**PROBLEM TO WORK ON**
Filter the data below for the string "inequality" and copy each matching line.

***

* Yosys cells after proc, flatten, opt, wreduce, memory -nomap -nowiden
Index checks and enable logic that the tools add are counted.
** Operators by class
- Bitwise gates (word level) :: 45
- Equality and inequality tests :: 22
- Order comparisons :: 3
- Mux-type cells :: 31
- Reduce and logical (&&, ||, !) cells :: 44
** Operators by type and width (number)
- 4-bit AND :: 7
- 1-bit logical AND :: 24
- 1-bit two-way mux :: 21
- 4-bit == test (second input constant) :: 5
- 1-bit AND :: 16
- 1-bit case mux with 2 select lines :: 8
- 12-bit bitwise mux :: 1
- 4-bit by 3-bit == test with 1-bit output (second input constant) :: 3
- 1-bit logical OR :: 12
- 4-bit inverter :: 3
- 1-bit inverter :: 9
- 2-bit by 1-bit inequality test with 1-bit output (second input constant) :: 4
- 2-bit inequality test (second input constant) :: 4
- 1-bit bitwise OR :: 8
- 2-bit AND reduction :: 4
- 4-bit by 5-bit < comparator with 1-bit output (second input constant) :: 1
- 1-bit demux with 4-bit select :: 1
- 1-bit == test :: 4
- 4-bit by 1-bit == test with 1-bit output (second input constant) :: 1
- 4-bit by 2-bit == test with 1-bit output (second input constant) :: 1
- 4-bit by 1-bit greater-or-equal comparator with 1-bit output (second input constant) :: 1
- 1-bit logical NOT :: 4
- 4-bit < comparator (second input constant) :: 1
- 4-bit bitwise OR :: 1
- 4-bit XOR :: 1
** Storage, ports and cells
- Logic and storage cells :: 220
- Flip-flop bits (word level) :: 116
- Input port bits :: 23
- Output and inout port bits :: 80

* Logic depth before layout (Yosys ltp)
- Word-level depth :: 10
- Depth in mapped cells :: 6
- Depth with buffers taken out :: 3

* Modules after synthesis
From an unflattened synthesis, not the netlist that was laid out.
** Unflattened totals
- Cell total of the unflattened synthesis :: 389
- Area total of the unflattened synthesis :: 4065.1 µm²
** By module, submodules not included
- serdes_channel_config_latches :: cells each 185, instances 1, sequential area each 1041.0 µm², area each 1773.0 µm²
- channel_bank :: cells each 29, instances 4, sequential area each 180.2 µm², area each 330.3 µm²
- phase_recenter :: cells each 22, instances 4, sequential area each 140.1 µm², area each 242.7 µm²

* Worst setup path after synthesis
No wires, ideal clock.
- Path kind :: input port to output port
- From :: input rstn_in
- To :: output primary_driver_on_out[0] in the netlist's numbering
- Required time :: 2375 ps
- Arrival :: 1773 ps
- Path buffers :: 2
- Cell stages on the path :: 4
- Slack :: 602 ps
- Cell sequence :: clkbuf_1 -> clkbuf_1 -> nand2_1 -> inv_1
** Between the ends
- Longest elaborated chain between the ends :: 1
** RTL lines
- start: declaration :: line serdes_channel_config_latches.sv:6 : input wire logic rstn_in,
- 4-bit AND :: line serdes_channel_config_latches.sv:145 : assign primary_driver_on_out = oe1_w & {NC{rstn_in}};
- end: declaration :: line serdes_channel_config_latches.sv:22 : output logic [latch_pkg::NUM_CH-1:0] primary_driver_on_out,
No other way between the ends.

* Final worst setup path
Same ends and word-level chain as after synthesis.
### src/rtl/spsr_timer.sv
// Down-counting timeout timer converting microseconds into core clocks.
// Assumes a synchronous active-low reset and a 100 MHz clock.
`timescale 1ns/1ps
`default_nettype none
`include "spsr_cfg.svh"

module spsr_timer #(
  parameter int TIME_W = `SPSR_TIME_W,
  parameter int CNT_W  = `SPSR_CNT_W
) (
  // Clock and reset
  input  wire logic              core_clk,
  input  wire logic              rst_b,
  // Control
  input  wire logic              start,
  input  wire logic              run,
  input  wire logic [TIME_W-1:0] time_us,
  // Result
  output logic                   expired
);

  logic [CNT_W-1:0] cnt_r;
  logic [CNT_W-1:0] cnt_nxt;
  logic             exp_r;
  logic             exp_nxt;

  // Load on start; a zero time never expires, so it disables the check
  always_comb begin
    cnt_nxt = cnt_r;
    exp_nxt = 1'b0;
    if (start) begin
      cnt_nxt = CNT_W'(time_us) * CNT_W'(`SPSR_CLK_MHZ);
    end else if (run && cnt_r != '0) begin
      cnt_nxt = cnt_r - CNT_W'(1);
      exp_nxt = (cnt_r == CNT_W'(1));
    end
  end

  always_ff @(posedge core_clk) begin
    if (!rst_b) begin
      cnt_r <= '0;
      exp_r <= 1'b0;
    end else begin
      cnt_r <= cnt_nxt;
      exp_r <= exp_nxt;
    end
  end

  assign expired = exp_r;

endmodule
`default_nettype wire

### src/rtl/spsr_top.sv
// Serial port status reporter: checks configuration, tracks transmit and receive
// progress and turns every outcome into a status word with done/error pulses.
// Assumes all inputs are synchronous to core_clk; one scan is one clock.
`timescale 1ns/1ps
`default_nettype none
`include "spsr_cfg.svh"

module spsr_top
  import spsr_pkg::*;
#(
  parameter int TX_BUF_BYTES = 1024,
  parameter int RX_BUF_BYTES = 1024
) (
  // Clock and reset
  input  wire logic          core_clk,
  input  wire logic          rst_b,
  // Port identity and line state
  input  wire logic          port_two_wire,
  input  wire logic          port_is_dte,
  input  wire logic          dsr_in,
  input  wire logic          cts_in,
  input  wire logic          xoff_in,
  // Transmit request
  input  wire logic          tx_req,
  input  wire spsr_tx_cfg_t  tx_cfg,
  input  wire logic [15:0]   tx_len,
  input  wire logic [15:0]   tx_wait_us,
  input  wire logic          tx_byte_sent,
  // Transmit result
  output spsr_result_t       tx_res,
  output logic               tx_active,
  // Receive request
  input  wire logic          rx_req,
  input  wire spsr_rx_cfg_t  rx_cfg,
  input  wire spsr_rx_char_t rx_char,
  // Receive result
  output spsr_result_t       rx_res,
  output logic [15:0]        rx_count,
  // Signal set request
  input  wire logic          sig_req,
  input  wire logic [2:0]    sig_select,
  // Signal result
  output spsr_result_t       sig_res
);

  // Whole module state
  typedef struct packed {
    spsr_tx_state_t tx_st;
    logic [15:0]    tx_left;
    logic           tx_first;
    spsr_result_t   tx_res;
    spsr_rx_state_t rx_st;
    logic [15:0]    rx_cnt;
    logic [15:0]    rx_target;
    logic [15:0]    rx_len_acc;
    logic [1:0]     rx_len_idx;
    spsr_rx_cfg_t   rx_cfg;
    spsr_result_t   rx_res;
    spsr_result_t   sig_res;
  } spsr_state_t;

  spsr_state_t st_r;
  spsr_state_t st_nxt;

  logic tx_start;
  logic tx_wait_run;
  logic tx_wait_exp;
  logic rx_start;
  logic first_exp;
  logic msg_exp;
  logic gap_exp;
  logic gap_restart;
  logic rx_char_ok;

  spsr_timer u_tx_wait (
    .core_clk (core_clk),
    .rst_b    (rst_b),
    .start    (tx_start),
    .run      (tx_wait_run),
    .time_us  (tx_wait_us),
    .expired  (tx_wait_exp)
  );

  spsr_timer u_first (
    .core_clk (core_clk),
    .rst_b    (rst_b),
    .start    (rx_start),
    .run      (st_r.rx_st == SPSR_RX_FIRST),
    .time_us  (rx_cfg.first_char_timeout),
    .expired  (first_exp)
  );

  spsr_timer u_msg (
    .core_clk (core_clk),
    .rst_b    (rst_b),
    .start    (rx_start),
    .run      (st_r.rx_st != SPSR_RX_IDLE),
    .time_us  (rx_cfg.whole_message_timeout),
    .expired  (msg_exp)
  );

  spsr_timer u_gap (
    .core_clk (core_clk),
    .rst_b    (rst_b),
    .start    (gap_restart),
    .run      (st_r.rx_st == SPSR_RX_BODY),
    .time_us  (st_r.rx_cfg.inter_char_gap_time),
    .expired  (gap_exp)
  );

  // Timer steering from the current state and requests
  always_comb begin
    tx_start    = tx_req && st_r.tx_st == SPSR_TX_IDLE;
    tx_wait_run = (st_r.tx_st == SPSR_TX_WAIT) || (st_r.tx_st == SPSR_TX_SEND && xoff_in);
    rx_start    = rx_req && st_r.rx_st == SPSR_RX_IDLE;
    rx_char_ok  = rx_char.valid && st_r.rx_st != SPSR_RX_IDLE;
    gap_restart = rx_char_ok;
  end

  // Next-state logic
  always_comb begin
    st_nxt = st_r;
    st_nxt.tx_res.done   = 1'b0;
    st_nxt.tx_res.error  = 1'b0;
    st_nxt.rx_res.done   = 1'b0;
    st_nxt.rx_res.error  = 1'b0;
    st_nxt.sig_res.done  = 1'b0;
    st_nxt.sig_res.error = 1'b0;

    // Transmitter
    unique case (st_r.tx_st)
      SPSR_TX_IDLE: begin
        if (tx_req) begin
          st_nxt.tx_res.error = 1'b1;
          if (!tx_cfg.proto_ok) begin
            st_nxt.tx_res.status = `SPSR_ST_TX_PROTO;
          end else if (!tx_cfg.baud_ok) begin
            st_nxt.tx_res.status = `SPSR_ST_TX_BAUD;
          end else if (!tx_cfg.parity_ok) begin
            st_nxt.tx_res.status = `SPSR_ST_TX_PARITY;
          end else if (!tx_cfg.dbits_ok) begin
            st_nxt.tx_res.status = `SPSR_ST_TX_DBITS;
          end else if (!tx_cfg.sbits_ok) begin
            st_nxt.tx_res.status = `SPSR_ST_TX_SBITS;
          end else if (!tx_cfg.flow_ok) begin
            st_nxt.tx_res.status = `SPSR_ST_TX_FLOW;
          end else if (32'(tx_len) > TX_BUF_BYTES) begin
            st_nxt.tx_res.status = `SPSR_ST_TX_BUF;
          // DTE needs DSR from the partner
          end else if (port_is_dte && !port_two_wire && !dsr_in) begin
            st_nxt.tx_res.status = `SPSR_ST_TX_NO_DSR;
          end else begin
            st_nxt.tx_res.error  = 1'b0;
            st_nxt.tx_res.status = `SPSR_ST_TX_FIRST;
            st_nxt.tx_left       = tx_len;
            st_nxt.tx_first      = 1'b1;
            st_nxt.tx_st = (tx_cfg.flow_type == `SPSR_FLOW_HW && !port_two_wire)
                           ? SPSR_TX_WAIT : SPSR_TX_SEND;
          end
        end
      end
      SPSR_TX_WAIT: begin
        // CTS must arrive within the wait time
        if (cts_in) begin
          st_nxt.tx_st = SPSR_TX_SEND;
        end else if (tx_wait_exp) begin
          st_nxt.tx_st        = SPSR_TX_IDLE;
          st_nxt.tx_res.error = 1'b1;
          st_nxt.tx_res.status = `SPSR_ST_TX_FLOW_TO;
        end
      end
      SPSR_TX_SEND: begin
        if (tx_byte_sent && st_r.tx_left != 16'h0000) begin
          st_nxt.tx_left = st_r.tx_left - 16'h0001;
        end
        if (tx_wait_exp) begin
          st_nxt.tx_st         = SPSR_TX_IDLE;
          st_nxt.tx_res.error  = 1'b1;
          st_nxt.tx_res.status = `SPSR_ST_TX_FLOW_TO;
        end else if (st_r.tx_left == 16'h0000 ||
                     (tx_byte_sent && st_r.tx_left == 16'h0001)) begin
          st_nxt.tx_st         = SPSR_TX_IDLE;
          st_nxt.tx_res.done   = 1'b1;
          st_nxt.tx_res.status = `SPSR_ST_TX_IDLE;
        end
      end
      default: st_nxt.tx_st = SPSR_TX_IDLE;
    endcase

    if (st_r.tx_st != SPSR_TX_IDLE) begin
      // 7001 stands for the first cycle only; later polls report 7002
      if (st_nxt.tx_st != SPSR_TX_IDLE) begin
        st_nxt.tx_res.status = `SPSR_ST_TX_POLL;
      end
      if (tx_req && st_nxt.tx_st != SPSR_TX_IDLE) begin
        st_nxt.tx_res.error  = 1'b1;
        st_nxt.tx_res.status = `SPSR_ST_TX_ACTIVE;
      end
    end

    // Receiver
    unique case (st_r.rx_st)
      SPSR_RX_IDLE: begin
        if (rx_req) begin
          st_nxt.rx_res.error = 1'b1;
          if (rx_cfg.nlm_en && 32'(rx_cfg.n_offset) > RX_BUF_BYTES) begin
            st_nxt.rx_res.status = `SPSR_ST_RX_NOFF;
          end else if (rx_cfg.nlm_en && (rx_cfg.len_size == 2'h0 ||
                       rx_cfg.len_size > `SPSR_MAX_LEN_BYTES)) begin
            st_nxt.rx_res.status = `SPSR_ST_RX_LSIZE;
          end else if (rx_cfg.nlm_en && 32'(rx_cfg.m_trailer) > RX_BUF_BYTES) begin
            st_nxt.rx_res.status = `SPSR_ST_RX_MCNT;
          end else if (rx_cfg.nlm_en && 32'(rx_cfg.n_offset) + 32'(rx_cfg.len_size)
                       + 32'(rx_cfg.m_trailer) > RX_BUF_BYTES) begin
            st_nxt.rx_res.status = `SPSR_ST_RX_NLM;
          end else if (rx_cfg.gap_cfg_bad) begin
            st_nxt.rx_res.status = `SPSR_ST_RX_GAP_CFG;
          end else if (rx_cfg.idle_cfg_bad) begin
            st_nxt.rx_res.status = `SPSR_ST_RX_IDLE_CFG;
          end else if (rx_cfg.end_en && rx_cfg.end_all_wild) begin
            st_nxt.rx_res.status = `SPSR_ST_RX_END_WILD;
          end else if (rx_cfg.start_en && rx_cfg.start_all_wild) begin
            st_nxt.rx_res.status = `SPSR_ST_RX_START_WILD;
          end else begin
            st_nxt.rx_res.error  = 1'b0;
            st_nxt.rx_res.status = 16'h0000;
            st_nxt.rx_cfg        = rx_cfg;
            st_nxt.rx_cnt        = 16'h0000;
            st_nxt.rx_target     = 16'h0000;
            st_nxt.rx_len_acc    = 16'h0000;
            st_nxt.rx_len_idx    = 2'h0;
            st_nxt.rx_st         = SPSR_RX_FIRST;
          end
        end
      end
      SPSR_RX_FIRST,
      SPSR_RX_BODY: begin
        if (rx_char_ok) begin
          st_nxt.rx_st  = SPSR_RX_BODY;
          st_nxt.rx_cnt = st_r.rx_cnt + 16'h0001;
          // Gather the length field after the leading offset
          if (st_r.rx_cfg.nlm_en && st_r.rx_cnt >= 16'(st_r.rx_cfg.n_offset)
              && st_r.rx_len_idx < st_r.rx_cfg.len_size) begin
            st_nxt.rx_len_acc = {st_r.rx_len_acc[7:0], rx_char.data};
            st_nxt.rx_len_idx = st_r.rx_len_idx + 2'h1;
            if (st_r.rx_len_idx + 2'h1 == st_r.rx_cfg.len_size) begin
              st_nxt.rx_target = 16'(st_r.rx_cfg.n_offset) + 16'(st_r.rx_cfg.len_size)
                                 + {st_r.rx_len_acc[7:0], rx_char.data}
                                 + 16'(st_r.rx_cfg.m_trailer);
            end
          end
        end
        // Ending causes: line errors first, then lengths and the end sequence, then timeouts
        st_nxt.rx_res.error = 1'b1;
        st_nxt.rx_st        = SPSR_RX_IDLE;
        if (rx_char_ok && rx_char.parity_err) begin
          st_nxt.rx_res.status = `SPSR_ST_RX_PARITY;
        end else if (rx_char_ok && rx_char.framing_err) begin
          st_nxt.rx_res.status = `SPSR_ST_RX_FRAMING;
        end else if (rx_char_ok && rx_char.overrun_err) begin
          st_nxt.rx_res.status = `SPSR_ST_RX_OVERRUN;
        end else if (st_nxt.rx_target != 16'h0000 && 32'(st_nxt.rx_target) > RX_BUF_BYTES) begin
          st_nxt.rx_res.status = `SPSR_ST_RX_LEN_BIG;
        end else if (st_nxt.rx_target != 16'h0000 && st_nxt.rx_cnt == st_nxt.rx_target) begin
          st_nxt.rx_res       = '{done: 1'b1, error: 1'b0, status: `SPSR_ST_RX_NLM_DONE};
        end else if (rx_char_ok && st_r.rx_cfg.end_en && rx_char.end_seq_hit) begin
          st_nxt.rx_res       = '{done: 1'b1, error: 1'b0, status: `SPSR_ST_RX_END_DONE};
        end else if (st_r.rx_cfg.max_message_length != 16'h0000 &&
                     st_nxt.rx_cnt == st_r.rx_cfg.max_message_length) begin
          st_nxt.rx_res       = '{done: 1'b1, error: 1'b0, status: `SPSR_ST_RX_MAX_MESSAGE_LENGTH};
        end else if (32'(st_nxt.rx_cnt) >= RX_BUF_BYTES) begin
          st_nxt.rx_res.status = `SPSR_ST_RX_BUF_FULL;
        end else if (st_r.rx_st == SPSR_RX_FIRST && first_exp) begin
          st_nxt.rx_res       = '{done: 1'b1, error: 1'b0, status: `SPSR_ST_RX_FIRST_TO};
        // nothing received in the receive period
        end else if (st_r.rx_st == SPSR_RX_FIRST && msg_exp) begin
          st_nxt.rx_res.status = `SPSR_ST_RX_RESP_TO;
        end else if (msg_exp && !rx_char_ok) begin
          st_nxt.rx_res       = '{done: 1'b1, error: 1'b0, status: `SPSR_ST_RX_MSG_TO};
        end else if (st_r.rx_st == SPSR_RX_BODY && gap_exp && !rx_char_ok) begin
          st_nxt.rx_res       = '{done: 1'b1, error: 1'b0, status: `SPSR_ST_RX_GAP_TO};
        end else begin
          st_nxt.rx_res.error = 1'b0;
          st_nxt.rx_st        = rx_char_ok ? SPSR_RX_BODY : st_r.rx_st;
        end
      end
      default: st_nxt.rx_st = SPSR_RX_IDLE;
    endcase

    // Signal set requests: bit0 RTS, bit1 DTR, bit2 DSR
    if (sig_req) begin
      st_nxt.sig_res.error = 1'b1;
      // no handshake lines on two-wire port
      if (port_two_wire) begin
        st_nxt.sig_res.status = `SPSR_ST_SIG_NONE;
      end else if (tx_cfg.flow_type == `SPSR_FLOW_HW) begin
        st_nxt.sig_res.status = `SPSR_ST_SIG_HWFLOW;
      end else if (port_is_dte && sig_select[2]) begin
        st_nxt.sig_res.status = `SPSR_ST_SIG_DSR_DTE;
      end else begin
        st_nxt.sig_res.error  = 1'b0;
        st_nxt.sig_res.done   = 1'b1;
        st_nxt.sig_res.status = 16'h0000;
      end
    end
  end

  // State register
  always_ff @(posedge core_clk) begin
    if (!rst_b) begin
      st_r               <= '0;
      st_r.tx_st         <= SPSR_TX_IDLE;
      st_r.rx_st         <= SPSR_RX_IDLE;
      st_r.tx_res.status <= `SPSR_ST_TX_IDLE;
    end else begin
      st_r <= st_nxt;
    end
  end

  // Outputs straight from state
  assign tx_res    = st_r.tx_res;
  assign tx_active = st_r.tx_st != SPSR_TX_IDLE;
  assign rx_res    = st_r.rx_res;
  assign rx_count  = st_r.rx_cnt;
  assign sig_res   = st_r.sig_res;

endmodule
`default_nettype wire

***

**PROBLEM SOLUTION**
- Equality and inequality tests :: 22
- 2-bit by 1-bit inequality test with 1-bit output (second input constant) :: 4
- 2-bit inequality test (second input constant) :: 4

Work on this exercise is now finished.